Painting by Victor (iconographer)

Tree of Jesse is an egg tempera painting by Victor. Victor was a Cretan painter active during the Late Cretan School from 1650 to 1697. He traveled all over the Venetian empire and eventually settled in Zakinthos. He represents the Late Cretan School and the early Heptanese School of painting. The painter features an enormous amount of existing works. His catalog of art exceeds over ninety-five paintings. He painted several versions of the Tree of Jesse and Christ the Vine.

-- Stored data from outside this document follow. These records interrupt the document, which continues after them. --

$ cat design/flow/constraint.sdc
current_design ctrl

set clk_period 1.7
set clk_io_pct 0.2

create_clock -name clk0 -period $clk_period [get_ports {clk_i_w}]

set non_clock_inputs [all_inputs -no_clocks]
set_input_delay [expr $clk_period * $clk_io_pct] -clock clk0 $non_clock_inputs
set_output_delay [expr $clk_period * $clk_io_pct] -clock clk0 [all_outputs]
$ cat design/flow/config.mk
export PLATFORM = sky130hd
export DESIGN_NAME = ctrl
export DESIGN_NICKNAME = ctrl
export VERILOG_FILES = /design/flow/design.v
export SDC_FILE = /design/flow/constraint.sdc
export NUM_CORES = 4
export LEC_CHECK = 1
export CORE_UTILIZATION = 40
$ cat design/flow/design.v
module ctrl(
     input   wire           clk_i_w
    ,input   wire           rst_i_w
    ,input wire             en_i_w
    ,input wire             wreg_en_i_w
    ,input wire             mem_en_i_w
    ,input wire[1:0]        mem_addr_sel_i_w   
    ,input wire             mem_wr_rd_i_w
    ,input wire             mem2_en_i_w
    ,input wire[1:0]        mem2_addr_sel_i_w   
    ,input wire             mem2_wr_rd_i_w
    ,input wire             alu_en_i_w
    ,input wire[15:0]       pc_i_w
    ,input wire[1:0]        setpc_i_w   
    ,input wire[15:0]       setpc_addr_i_w
    ,output reg             pc_en_o_r
    ,output reg             instr_en_o_r
    ,output reg             id_en_o_r
    ,output reg             alu_en_o_r
    ,output reg             mem_en_o_r
    ,output reg[15:0]       pc_addr_o_r
    ,output reg             pc_jmp_o_r
    ,output reg[1:0]        mem_addr_sel_o_r   
    ,output reg             mem_wr_rd_o_r
    ,output reg             wreg_en_o_r
);
    reg[3:0]    ctrl_sta_r;
    reg[3:0]    ctrl_nxtsta_r;
    always @(*) begin
        if(!rst_i_w) begin
            pc_jmp_o_r = 1'b0;
            pc_addr_o_r = 16'b0;
        end else begin
            if(en_i_w) begin
                case(setpc_i_w)
                2'b00: begin
                    pc_jmp_o_r = 1'b0;
                    pc_addr_o_r = 16'b0;
                end
                2'b01: begin
                    pc_jmp_o_r = 1'b1;
                    pc_addr_o_r = pc_i_w + setpc_addr_i_w;
                end
                2'b10: begin
                    pc_jmp_o_r = 1'b1;
                    pc_addr_o_r = pc_i_w + setpc_addr_i_w;
                end
                default: begin
                end
                endcase
            end
        end
    end
    always @(*) begin
        if(!rst_i_w) begin
            ctrl_nxtsta_r = 4'd0;
        end else begin
            if(en_i_w) begin
                case(ctrl_sta_r)
                    4'd0: begin
                        instr_en_o_r = 1'b1;
                        ctrl_nxtsta_r = 4'd2;
                    end
                    4'd2: begin
                        instr_en_o_r = 1'b0;
                        id_en_o_r = 1'b1;
                        ctrl_nxtsta_r = 4'd3;
                    end
                    4'd3: begin
                        id_en_o_r = 1'b0;
                        if(alu_en_i_w) begin  
                            alu_en_o_r = 1'b1;
                            ctrl_nxtsta_r = 4'd4;
                        end else if(mem_en_i_w) begin  
                            mem_en_o_r = 1'b1;
                            mem_addr_sel_o_r = mem_addr_sel_i_w;
                            mem_wr_rd_o_r = mem_wr_rd_i_w;
                            ctrl_nxtsta_r = 4'd5;
                        end else if(mem2_en_i_w) begin
                            mem_en_o_r = 1'b1;
                            mem_addr_sel_o_r = mem2_addr_sel_i_w;
                            mem_wr_rd_o_r = mem2_wr_rd_i_w;
                            ctrl_nxtsta_r = 4'd6;
                        end else if(wreg_en_i_w) begin
                            wreg_en_o_r = 1'b1;
                            ctrl_nxtsta_r = 4'd7;
                        end else begin
                            pc_en_o_r = 1'b1;
                            ctrl_nxtsta_r = 4'd8;
                        end
                    end
                    4'd4: begin
                        alu_en_o_r = 1'b0;
                        if(mem_en_i_w) begin  
                            mem_en_o_r = 1'b1;
                            mem_addr_sel_o_r = mem_addr_sel_i_w;
                            mem_wr_rd_o_r = mem_wr_rd_i_w;
                            ctrl_nxtsta_r = 4'd5;
                        end else if(mem2_en_i_w) begin
                            mem_en_o_r = 1'b1;
                            mem_addr_sel_o_r = mem2_addr_sel_i_w;
                            mem_wr_rd_o_r = mem2_wr_rd_i_w;
                            ctrl_nxtsta_r = 4'd6;
                        end else if(wreg_en_i_w) begin
                            wreg_en_o_r = 1'b1;
                            ctrl_nxtsta_r = 4'd7;
                        end else begin
                            pc_en_o_r = 1'b1;
                            ctrl_nxtsta_r = 4'd8;
                        end
                    end
                    4'd5: begin
                        if(mem2_en_i_w) begin
                            mem_en_o_r = 1'b1;
                            mem_addr_sel_o_r = mem2_addr_sel_i_w;
                            mem_wr_rd_o_r = mem2_wr_rd_i_w;
                            ctrl_nxtsta_r = 4'd6;
                        end else if(wreg_en_i_w) begin
                            mem_en_o_r = 1'b0;
                            wreg_en_o_r = 1'b1;
                            ctrl_nxtsta_r = 4'd7;
                        end else begin
                            mem_en_o_r = 1'b0;
                            pc_en_o_r = 1'b1;
                            ctrl_nxtsta_r = 4'd8;
                        end
                    end
                    4'd6: begin
                        mem_en_o_r = 1'b0;
                        if(wreg_en_i_w) begin
                            wreg_en_o_r = 1'b1;
                            ctrl_nxtsta_r = 4'd7;
                        end else begin
                            pc_en_o_r = 1'b1;
                            ctrl_nxtsta_r = 4'd8;
                        end
                    end
                    4'd7: begin
                        wreg_en_o_r = 1'b0;
                        pc_en_o_r = 1'b1;
                        ctrl_nxtsta_r = 4'd8;
                    end
                    4'd8: begin
                        pc_en_o_r = 1'b0;
                        ctrl_nxtsta_r = 4'd0;
                    end
                    4'd1: begin
                    end
                    default: begin
                        ctrl_nxtsta_r = 4'd0;
                    end
                endcase
            end
        end
    end
    always @(posedge clk_i_w or negedge rst_i_w) begin
        if(!rst_i_w) begin
            ctrl_sta_r <= 4'd0;
        end else begin
            if(en_i_w) begin
                ctrl_sta_r <= ctrl_nxtsta_r;
            end
        end
    end
endmodule
$ cat design/flow/run.sh
#!/bin/bash
# OpenROAD 26Q1-2900-gdf79404cd8, Yosys 0.63+post, stock flow scripts
make -C /OpenROAD-flow-scripts/flow DESIGN_CONFIG=/design/flow/config.mk WORK_HOME=/design/flow/orfs finish
==> flow_summary.json <==
{
  "cts_buffers": 3,
  "untimed_endpoints": 56,
  "path_clk_slew_ns": 0.03,
  "top_area_share_pct": 24.2,
  "top_cell": "nor2_1",
  "hold_buffers": 0,
  "crit_required_ns": 1.79,
  "drc": 0,
  "edf_count": 0,
  "rsz0062_at_grt": "false",
  "top_logic_kind": "simple AND/OR/NAND/NOR gates",
  "drv_cap": 0,
  "die_h_um": 70.2,
  "wirelength_um": 4460,
  "ir_worst_vdd_v": 0.000379,
  "avgSynthCellArea_um2": 7.75,
  "ys_seq_elements": 34,
  "finalCriticalPeriod_ns": 1.16,
  "top_cells_by_count": "nor2_1, dlxtn_1, nand2_1, o21ai_0, ha_1",
  "first_iter_violations": 88,
  "hold_path_class": "in -> async",
  "first_pass_iters": 4,
  "grt_usage_pct": 18.7,
  "clock.latency.late_pin_ns": 0.22,
  "dp_cells": 357,
  "synth_cell_types": 47,
  "grt_start_max_net_pins": 18,
  "adder_share_pct": 11.8,
  "critPathKind": "in -> reg",
  "viasPerCell": 5.25,
  "num_rows": 24,
  "die_w_um": 70.2,
  "setup_viol": 0,
  "synthArstFlopShare_pct": 11.8,
  "met3WireLength_um": 303,
  "wl_met2_um": 1850,
  "cp_cell_sequence": "clkdlybuf4s50_1, mux2_2",
  "hold_viol": 0,
  "yosys-stat-area_um2": 1860,
  "mux_share_pct": 4.17,
  "postCtsResizedCells": 0,
  "crit_slowest_cell": "clkdlybuf4s50_1",
  "worst_slew_pin_slew_ns": 0.521,
  "start_kind": "primary input",
  "yosysTopAreaCell": "dlxtn_1",
  "ys_warn_count": 1,
  "path_buffers": 1,
  "cts-root-buf": "clkbuf_8",
  "status": "finished, final reports clean",
  "finalSetupTns_ns": 0,
  "grt_first_pass_wirelength_um": 7580,
  "initial_core_util_pct": 42.1,
  "dr_total_vias": 1890,
  "slowest_delay_ns": 0.55,
  "final_cell_count_no_fill": 360,
  "fin_skew_ns": 0,
  "critPathCaptureType": "register",
  "synthesis.instances": 240,
  "antenna_found_initial": 0,
  "overflow": 0,
  "area_leaders": "dlxtn_1, ha_1, nor2_1",
  "num_antenna_cells": 0,
  "ys_sh_aoi_pct": 22.4,
  "area_growth_pct": 43.3,
  "core_area_um2": 4410,
  "fmax_mhz": 865,
  "highest_layer": "met3",
  "cts_tree": "yes",
  "post_cts_buffers": 0,
  "htree_levels": 1,
  "portBuffers": 72,
  "xor_area_share_pct": 5.18,
  "slew_viol_final": 0,
  "grt_pass1_vias": 1728,
  "worstPathArrival_ns": 1.25,
  "ant_nets": 0,
  "mappedNetlistArea_um2": 1860,
  "simple_gate_share_pct": 23.3,
  "chipArea_um2": 4930,
  "unclocked_regs": 30,
  "cts_buffer_depth": 2,
  "power.leakage_nw": 1.11,
  "num_io_pins": 73,
  "yosysCellCount": 240,
  "wl_met1_um": 2300,
  "drive_above_1_share_pct": 5.52,
  "critical_path.top_delay_family": "buffers and inverters",
  "fillers": 420,
  "tool_warnings": 26,
  "post-route-period-util_pct": 68.0,
  "wl_per_cell_um": 12.4,
  "relSlewSlack_pct": 65.2,
  "power_density_nw_per_um2": 341,
  "worstPathMaxFanout": 4,
  "dpl.hpwl_um": 3570,
  "finalWeightedCongestion": 0.874,
  "synthFlopType": "dlxtn_1"
}
-- layout by cell type (no fill, tap or decap), types with 2 or more instances in the layout --
cell type	instances
a211oi_1	4
a21o_1	3
a21oi_1	12
and2_1	2
and3_1	3
buf_4	2
clkbuf_8	3
clkdlybuf4s50_1	72
dfrtp_1	4
dlxtn_1	30
ha_1	16
inv_1	8
mux2_2	6
nand2_1	20
nand2b_1	6
nand3_1	8
nand4_1	2
nor2_1	32
nor2b_1	4
nor3_1	6
nor3b_1	2
nor4_1	2
o211ai_1	2
o21a_1	4
o21ai_0	19
o21bai_1	2
o22ai_1	3
xnor2_1	10
-- metal layers --
| layer | global-route usage, % | vias up |
|---|---|---|
| met4 | 1.33 | 0 |
| li1 | - | 981 |
| met3 | 1.46 | 0 |
| met2 | 28.1 | 61 |
| met5 | 0 | - |
| met1 | 31.4 | 848 |
-- final timing paths --
path | from | end | slack, ns | cells past startpoint
min reg2reg | ctrl_sta_r[3] | ctrl_sta_r[3] | 0.76 | 1
max | en_i_w | ctrl_sta_r[3] | 0.54 | 2
max reg2reg | ctrl_sta_r[2] | ctrl_sta_r[2] | 0.70 | 1
min in group clk0 | ctrl_sta_r[3] | ctrl_sta_r[3] | 0.76 | 1
max in group asynchronous | rst_i_w | ctrl_sta_r[2] | 0.94 | 1
min | rst_i_w | ctrl_sta_r[0] | 0.45 | 1
-- power breakdown --
| part | switching, mW | internal [mW] | leakage (nW) |
|---|---|---|---|
| Clock | 0.0491 | 0.151 | 0.0216 |
| Combinational | 0.242 | 0.292 | 0.795 |
| Sequential | 0.0201 | 0.156 | 0.291 |
| Total | 0.311 | 0.599 | 1.11 |
-- state kept, by name (all words and copies together) (netlist names) --
name	count
pc_jmp_o_r	1
pc_en_o_r	1
mem_addr_sel_o_r	2
pc_addr_o_r	16
ctrl_sta_r	4
instr_en_o_r	1
ctrl_nxtsta_r	4
id_en_o_r	1
mem_wr_rd_o_r	1
wreg_en_o_r	1
alu_en_o_r	1
mem_en_o_r	1
-- layout make-up --
cell class | count | area (um2) | area share [%]
flip-flops and latches | 34 | 551 | 20.6
inverters | 8 | 30.0 | 1.13
clock buffers | 3 | 41.3 | 1.55
repair buffers | 74 | 736 | 27.6
multi-input cells | 189 | 1240 | 46.6
well taps | 52 | 65.1 | 2.44
-- logic make-up after synthesis --
kind of cell | count (synthesis)
simple gates | 91
compound gates | 63
latches | 30
fa+ha+maj | 17
buf+inv | 17
xor+xnor | 11
mux | 7
flops | 4
-- per-stage QoR --
step	util (%)	hold slack, ns	total power [mW]	setup WS, ns	instance area [um2]
final	60.4	0.446	0.910	0.543	2670
after global routing	60.4	0.477	0.992	0.515	2670
after CTS	60.4	0.445	0.920	0.537	2670
after detailed placement	59.5	0.683	0.709	0.318	2630
after global placement	59.5	0.657	0.712	0.333	2630
after floorplan	-	0.0444	0.490	0.626	1860
Power is estimated from default activity; no workload was simulated.
`flow/run.sh`:
```
#!/bin/bash
# OpenROAD 26Q1-2900-gdf79404cd8, Yosys 0.63+post, stock flow scripts
make -C /OpenROAD-flow-scripts/flow DESIGN_CONFIG=/design/flow/config.mk WORK_HOME=/design/flow/orfs finish
```
`flow/config.mk`:
```
export PLATFORM = sky130hd
export DESIGN_NAME = BCD_to_binary
export DESIGN_NICKNAME = BCD_to_binary
export VERILOG_FILES = /design/flow/design.v
export SDC_FILE = /design/flow/constraint.sdc
export NUM_CORES = 4
export LEC_CHECK = 1
export CORE_AREA = 10 10 70 70
export DIE_AREA = 0 0 80 80
```
`flow/constraint.sdc`:
```
current_design BCD_to_binary

set clk_period 2.4
set clk_io_pct 0.2

create_clock -name clk0 -period $clk_period

set non_clock_inputs [all_inputs -no_clocks]
set_input_delay [expr $clk_period * $clk_io_pct] -clock clk0 $non_clock_inputs
set_output_delay [expr $clk_period * $clk_io_pct] -clock clk0 [all_outputs]
```
`flow/design.v`:
```
module BCD_to_binary(in,out);
input [7:0]in;
output reg[6:0]out;
reg [3:0]a,b;
always @(in) begin
	a=in[3:0];
	b=in[7:4];
	if (a>9||b>9) out = 7'bx;
	else out = 10*b + a;
	end
endmodule
```
==> GITHUB_STEP_SUMMARY <==
## PnR job results

| Metric | Value |
|---|---|
| Status | finished clean |
| ANT nets after route | 0 |
| Number of global-route vias before repair | 275 |
| DRC | 0 |
| Max incr delay on CP | 0.52 ns |
| Area Growth Syn to Fin | 158.5% |
| Unrepaired setup endpoints after global routing | yes |
| Fin Hold WS | 0.9600 ns |
| Setup_tns | 0 ns |
| Placed instance area | 445.4 um^2 |
| Adder share | 57.95% |
| Tool Warnings | 35 |
| Crit-path max FO | 2 |
| Core Footprint | 3416 um^2 |
| Drt pass-1 iters | 2 |
| Slowest-stage cell, CP | fa_1 |
| Final slew viol count | 0 |
| Area share, top type | 39.77% |
| Post-synth seq share | 0% |
| Die area | 6400 um^2 |
| # fillers | 391 |
| Syn Inst Count | 22 |
| Startpoint types | primary input |
| Setup crit end kind | output port |
| Crit path top cell by count | ha_4 |
| Fin area | 569.3 um^2 |
| I/O pins | 15 |
| Vias | 237 |
| GRT Total Usage | 2.642% |
| Cells in synth_stat.txt | 22 |
| Delay-heaviest family, CP | adder cells |
| And+or+nand+nor area frac | 7.386% |
| First-pass GRT wire length | 1407 um |
| Period minus WS final | 2.390 ns |
| RePlAce Congestion | 0.7863 |
| Routed len/inst | 8.923 um |
| 1st-iter DRT viols | 4 |
| Layout cells sized above 1 | 65.12% |
| Syn Area/Cell | 10.01 um^2 |
| Flop area | 0 um^2 |
| Worst min path class | primary input to output port |
| Post-Route Utilization | 16.67% |
| Initial Util | 6.447% |
| Top non-seq family | adder cells |
| Largest net degree at the start of global routing | 4 |
| Synth cell types | 9 |
| Chip width | 80 um |
| Die span in y | 80 um |
| Post-synth area hogs | ha_1, fa_1, xnor2_1, a21oi_2, xor2_1 |
| Measured slew at the worst slew-check pin | 0.2083 ns |
| Post-Synthesis Cell Area | 220.2 um^2 |
| Final Cycle Share | 99.57% |
| Dpl cells | 86 |
| Pre-CTS setup slack | -0.8187 ns |
| PwrDens | 260.8 nW/um^2 |
| Initial antenna violation count | 2 |
| Xor-xnor portion of the synthesized cell area | 19.89% |
| Row count | 21 |
| Post-route worst setup slack | 0.01037 ns |
| Worst path bufs/invs | 2 |
| Achievable Freq | 418.5 MHz |
| Finished Layout Cells | 91 |
| Vias/cell | 2.604 |
| CP Cell Sequence | buf_6, ha_4, ha_4, fa_1, nand2_1, a21oi_2, xnor2_1, buf_2 |
| Max Cap Viol | 0 |
| LEAKAGE | 0.2389 nW |
| Final Setup Violations | 0 |
| Maximum vdd drop | 0.06768 mV |
| Synth warn | 1 |
| Required time worst endpoint | 1.92 ns |
| Ao+oa area frac | 11.36% |
| Yosys chip area | 220.2 um^2 |
| Setup CP Type | primary input to output port |
| Post-synth top area cell | ha_1 |
| WP data arrival | 1.91 ns |
| Pwr Total | 0.1484 mW |
| Max-slew headroom | 86.02% |
| Clkbuf count | 0 |
| Port bufs | 13 |
| Flops | 0 |
| GRT overflow | 0 |
| Mux cell area share | 0% |
| Routed Wire Length | 812 um |
| Final hold vios | 0 |
## cell families (layout without fill, tap and decap cells)
logic type,count (synthesis),after routing
fa+ha+maj,9,9
xor+xnor,5,5
simple gates,4,4
compound gates,3,3
buf+inv,1,22
other cells,0,2
## cell usage after synthesis, drive strengths merged
cell / count
buf: 1
a21oi: 2
a21o: 1
fa: 2
nand3: 1
xnor2: 3
xor2: 2
nand2: 3
ha: 7
## path summary, 6_finish.rpt
| kind | start | end | slack, ns | cells after the start |
|---|---|---|---|---|
| setup / recovery | in[7] | out[6] | 0.01 | 8 |
| hold / removal | in[0] | out[0] | 0.96 | 0 |
## layer usage
| metal | wire [um] | track usage [%] | part of all wire (%) |
|---|---|---|---|
| met5 | 0 | 0 | 0 |
| met4 | 0 | 0.1761 | 0 |
| met3 | 193 | 2.159 | 24 |
| met2 | 220 | 3.050 | 27 |
| met1 | 398 | 3.731 | 49 |
## area by class of cell
cell class | instances | area (um^2) | share of cell area (%)
Timing Repair Buffer | 22 | 183.9 | 32.31
Antenna cell | 2 | 5.005 | 0.8791
Multi-Input combinational cell | 21 | 322.8 | 56.70
Tap cell | 46 | 57.56 | 10.11
## power by group
group	total (mW)	internal (mW)	switching [mW]
Combinational	0.148	0.0931	0.0554
Sequential	0	0	0
Clock	0.000000111	0.000000111	0
## cell usage in the layout (no fill, tap or decap), drive strengths merged
master	instances
buf	15
ha	7
dlygate4sd2	4
nand2	3
xnor2	3
diode	2
xor2	2
dlymetal6s2s	2
a21oi	2
fa	2
nand3	1
a21o	1
clkdlybuf4s50	1
## repair_timing
| action | in CTS | in global routing |
|---|---|---|
| endpoints found under the setup margin | 5 | 3 |
| pin swaps | 14 | 3 |
| gates resized | 46 | 2 |
| hold buffers | 0 | 0 |
| setup buffers | 3 | 0 |
Power figures rest on the tool's default switching activity, not on a simulated workload.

Jesse of Bethlehem was the father of King David. The Tree of Jesse is the original use of the family tree as a schematic representation of genealogy and originated in a passage from the biblical Book of Isaiah. The book describes the descent of the Messiah (Mashiach) and the tree is the depiction in art of the ancestors of Jesus Christ. According to Luke's Gospel, chapter 3, Jesus is traced back, via Nathan to David and then on to "Adam, which was [the son] of God.". Matthew's Gospel also says: "The book of the generation of Jesus Christ, the son of David, the son of Abraham.".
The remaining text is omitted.